AutoViT：通过延迟感知的粗到精搜索在移动设备上实现实时视觉变形

尽管视觉变压器（vit）在各种任务上的表现令人印象深刻，但对于移动视觉应用来说，它仍然很重。最近的研究提出了结合vit和卷积神经网络（cnn）的优势来构建轻量级网络。尽管如此，这些方法依赖于手工设计的具有预先确定的参数数量的体系结构。在这项工作中，我们使用神经结构搜索解决了在给定模型大小和计算成本约束下寻找最优轻量级vit的挑战。我们使用一种同时考虑模型参数和设备上部署延迟的搜索算法。该方法通过分析网络特性、硬件内存访问模式和并行度来直接准确地估计网络延迟。为了避免在搜索过程中需要进行大量的测试，我们使用了一个基于每个组件和操作的详细速度分解的查找表，可以重用它来评估每个搜索结构的整体延迟。与在搜索过程中测试整个模型的速度相比，我们的方法提高了效率。大量的实验表明，在相似的参数和FLOPs下，我们搜索的轻量级ViTs比最先进的模型具有更高的精度和更低的延迟。例如，在ImageNet-1K上，AutoViT_XXS （71.3% Top-1精度，10.2ms延迟）优于MobileViTv3_XXS （71.0% Top-1精度，12.5ms延迟），精度提高0.3%，延迟降低2.3ms。

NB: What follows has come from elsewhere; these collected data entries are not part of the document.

[src/hdl/rpd_pkg.sv]
// Shared types and the escape pair table for the restricted percent decoder.
// Depends on nothing; imported by restricted_percent_decoder_top.
`default_nettype none

package rpd_pkg;

  localparam int unsigned CharW = 8;

  localparam logic [CharW-1:0] PercentChar = 8'h25;

  typedef enum logic [1:0] {
    PH_IDLE = 2'd0,
    PH_PCT  = 2'd1,
    PH_HEX  = 2'd2
  } phase_e;

  typedef struct packed {
    logic [CharW-1:0] in_char;
    logic             in_final;
  } in_beat_t;

  typedef struct packed {
    logic [CharW-1:0] out_char;
    logic             bad_escape;
    logic             out_final;
  } out_beat_t;

  typedef struct packed {
    logic             hit;
    logic [CharW-1:0] ch;
  } pair_hit_t;

  // Match an uppercase hex pair against the fixed set of 26 escapes.
  function automatic pair_hit_t pair_lookup(input logic [CharW-1:0] hi,
                                            input logic [CharW-1:0] lo);
    pair_hit_t r;
    r.hit = 1'b1;
    r.ch  = '0;
    unique case ({hi, lo})
      {8'h32, 8'h30}: r.ch = 8'h20; // "20" space
      {8'h32, 8'h34}: r.ch = 8'h24; // "24" $
      {8'h32, 8'h36}: r.ch = 8'h26; // "26" &
      {8'h36, 8'h30}: r.ch = 8'h60; // "60" backquote
      {8'h33, 8'h41}: r.ch = 8'h3A; // "3A" :
      {8'h33, 8'h43}: r.ch = 8'h3C; // "3C" <
      {8'h33, 8'h45}: r.ch = 8'h3E; // "3E" >
      {8'h35, 8'h42}: r.ch = 8'h5B; // "5B" [
      {8'h35, 8'h44}: r.ch = 8'h5D; // "5D" ]
      {8'h37, 8'h42}: r.ch = 8'h7B; // "7B" {
      {8'h37, 8'h44}: r.ch = 8'h7D; // "7D" }
      {8'h32, 8'h32}: r.ch = 8'h22; // "22" double quote
      {8'h32, 8'h42}: r.ch = 8'h2B; // "2B" +
      {8'h32, 8'h33}: r.ch = 8'h23; // "23" #
      {8'h32, 8'h35}: r.ch = 8'h25; // "25" percent
      {8'h34, 8'h30}: r.ch = 8'h40; // "40" @
      {8'h32, 8'h46}: r.ch = 8'h2F; // "2F" /
      {8'h33, 8'h42}: r.ch = 8'h3B; // "3B" ;
      {8'h33, 8'h44}: r.ch = 8'h3D; // "3D" =
      {8'h33, 8'h46}: r.ch = 8'h3F; // "3F" ?
      {8'h35, 8'h43}: r.ch = 8'h5C; // "5C" backslash
      {8'h35, 8'h45}: r.ch = 8'h5E; // "5E" ^
      {8'h37, 8'h43}: r.ch = 8'h7C; // "7C" |
      {8'h37, 8'h45}: r.ch = 8'h7E; // "7E" ~
      {8'h32, 8'h37}: r.ch = 8'h27; // "27" single quote
      {8'h32, 8'h43}: r.ch = 8'h2C; // "2C" ,
      default:        r.hit = 1'b0;
    endcase
    return r;
  endfunction

endpackage

`default_nettype wire

[src/hdl/restricted_percent_decoder_top.sv]
// Restricted percent decoder: input register, escape logic, result register.
// Depends on rpd_pkg (beat structs, phase enum, pair table).
//
//   channel | direction | handshake              | payload
//   --------+-----------+------------------------+----------------------------
//   in      | sink      | in_valid_i / in_stall_o  | in_beat_t  (char, final)
//   out     | source    | out_valid_o / out_stall_i| out_beat_t (char, bad, final)
//
// One byte per cycle sustained while the output is not stalled. A beat waits in
// the input register and moves into the result register when that is free; only
// a byte with a result sets out_valid_o. Unless final, the escape opener and
// first pair byte produce no result; after an error, bytes are dropped until
// the final byte. The result register takes a new result whenever it is empty
// or being read, so a stall on the output backs up through the input register.
// Reset clears the escape phase, the error flag and both valid bits.
`default_nettype none

module restricted_percent_decoder_top
  import rpd_pkg::*;
(
  input  wire       clk_i,
  input  wire       rst_ni,
  input  wire       in_valid_i,
  output logic      in_stall_o,
  input  wire in_beat_t in_data_i,
  output logic      out_valid_o,
  input  wire       out_stall_i,
  output out_beat_t out_data_o
);

  logic             s1_valid_q, s1_valid_d;
  in_beat_t         s1_beat_q;
  logic             out_valid_q, out_valid_d;
  out_beat_t        out_beat_q;
  phase_e           phase_q, phase_d;
  logic [CharW-1:0] first_q, first_d;
  logic             err_q, err_d;

  logic      out_free, s1_adv, in_accept;
  logic      res_valid;
  out_beat_t res;
  pair_hit_t pair;

  // Result register can load when empty or drained this cycle.
  assign out_free   = !(out_valid_q && out_stall_i);
  assign s1_adv     = s1_valid_q && out_free;
  assign in_stall_o = s1_valid_q && !out_free;
  assign in_accept  = in_valid_i && !in_stall_o;

  assign pair = pair_lookup(first_q, s1_beat_q.in_char);

  // Escape decode for the beat in the input register.
  always_comb begin
    res_valid = 1'b0;
    res       = '0;
    phase_d   = phase_q;
    first_d   = first_q;
    err_d     = err_q;
    if (s1_adv) begin
      if (err_q) begin
        // drop bytes until the final one, which reports the error again
        if (s1_beat_q.in_final) begin
          res_valid      = 1'b1;
          res.bad_escape = 1'b1;
          res.out_final  = 1'b1;
        end
      end else begin
        unique case (phase_q)
          PH_PCT: begin
            if (s1_beat_q.in_final) begin
              res_valid      = 1'b1;
              res.bad_escape = 1'b1;
              res.out_final  = 1'b1;
            end else begin
              first_d = s1_beat_q.in_char;
              phase_d = PH_HEX;
            end
          end
          PH_HEX: begin
            res_valid     = 1'b1;
            res.out_final = s1_beat_q.in_final;
            first_d       = '0;
            phase_d       = PH_IDLE;
            if (pair.hit) begin
              res.out_char = pair.ch;
            end else begin
              res.bad_escape = 1'b1;
              err_d          = !s1_beat_q.in_final;
            end
          end
          default: begin
            phase_d = PH_IDLE;
            if (s1_beat_q.in_char == PercentChar) begin
              if (s1_beat_q.in_final) begin
                res_valid      = 1'b1;
                res.bad_escape = 1'b1;
                res.out_final  = 1'b1;
              end else begin
                phase_d = PH_PCT;
              end
            end else begin
              res_valid     = 1'b1;
              res.out_char  = s1_beat_q.in_char;
              res.out_final = s1_beat_q.in_final;
            end
          end
        endcase
      end
      // final byte returns every piece of string state to reset
      if (s1_beat_q.in_final) begin
        phase_d = PH_IDLE;
        first_d = '0;
        err_d   = 1'b0;
      end
    end
  end

  always_comb begin
    if (in_accept) begin
      s1_valid_d = 1'b1;
    end else if (s1_adv) begin
      s1_valid_d = 1'b0;
    end else begin
      s1_valid_d = s1_valid_q;
    end
    if (s1_adv && res_valid) begin
      out_valid_d = 1'b1;
    end else if (!out_stall_i) begin
      out_valid_d = 1'b0;
    end else begin
      out_valid_d = out_valid_q;
    end
  end

  always_ff @(posedge clk_i or negedge rst_ni) begin
    if (!rst_ni) begin
      s1_valid_q  <= 1'b0;
      out_valid_q <= 1'b0;
      phase_q     <= PH_IDLE;
      first_q     <= '0;
      err_q       <= 1'b0;
    end else begin
      s1_valid_q  <= s1_valid_d;
      out_valid_q <= out_valid_d;
      phase_q     <= phase_d;
      first_q     <= first_d;
      err_q       <= err_d;
    end
  end

  // Payload registers: input loads on accept, result loads on a new result; both hold otherwise.
  always_ff @(posedge clk_i) begin
    if (in_accept) begin
      s1_beat_q <= in_data_i;
    end
    if (s1_adv && res_valid) begin
      out_beat_q <= res;
    end
  end

  assign out_valid_o = out_valid_q;
  assign out_data_o  = out_beat_q;

`ifndef NO_ASSERTIONS
  a_err_char_zero: assert property (@(posedge clk_i) disable iff (!rst_ni)
    out_valid_o && out_data_o.bad_escape |-> out_data_o.out_char == '0)
    else $error("error result carries a nonzero character");

  a_err_outside_escape: assert property (@(posedge clk_i) disable iff (!rst_ni)
    err_q |-> phase_q == PH_IDLE)
    else $error("error latched while inside an escape");

  a_final_clears: assert property (@(posedge clk_i) disable iff (!rst_ni)
    s1_adv && s1_beat_q.in_final |=> phase_q == PH_IDLE && !err_q && first_q == '0)
    else $error("string state not cleared after final byte");

  a_final_emits: assert property (@(posedge clk_i) disable iff (!rst_ni)
    s1_adv && s1_beat_q.in_final |=> out_valid_q && out_beat_q.out_final)
    else $error("final byte produced no end-marked result");

  a_stall_needs_item: assert property (@(posedge clk_i) disable iff (!rst_ni)
    in_stall_o |-> s1_valid_q && out_valid_q)
    else $error("input stalled with nothing held");
`endif

endmodule

`default_nettype wire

本文章由计算机程序翻译，如有差异，请以英文原文为准。

求助全文

约1分钟内获得全文求助全文

来源期刊

International Journal of Computer Vision 工程技术-计算机：人工智能

CiteScore

29.80

自引率

2.10%

发文量

163

审稿时长

6 months

期刊介绍： The International Journal of Computer Vision (IJCV) serves as a platform for sharing new research findings in the rapidly growing field of computer vision. It publishes 12 issues annually and presents high-quality, original contributions to the science and engineering of computer vision. The journal encompasses various types of articles to cater to different research outputs. Regular articles, which span up to 25 journal pages, focus on significant technical advancements that are of broad interest to the field. These articles showcase substantial progress in computer vision. Short articles, limited to 10 pages, offer a swift publication path for novel research outcomes. They provide a quicker means for sharing new findings with the computer vision community. Survey articles, comprising up to 30 pages, offer critical evaluations of the current state of the art in computer vision or offer tutorial presentations of relevant topics. These articles provide comprehensive and insightful overviews of specific subject areas. In addition to technical articles, the journal also includes book reviews, position papers, and editorials by prominent scientific figures. These contributions serve to complement the technical content and provide valuable perspectives. The journal encourages authors to include supplementary material online, such as images, video sequences, data sets, and software. This additional material enhances the understanding and reproducibility of the published research. Overall, the International Journal of Computer Vision is a comprehensive publication that caters to researchers in this rapidly growing field. It covers a range of article types, offers additional online resources, and facilitates the dissemination of impactful research.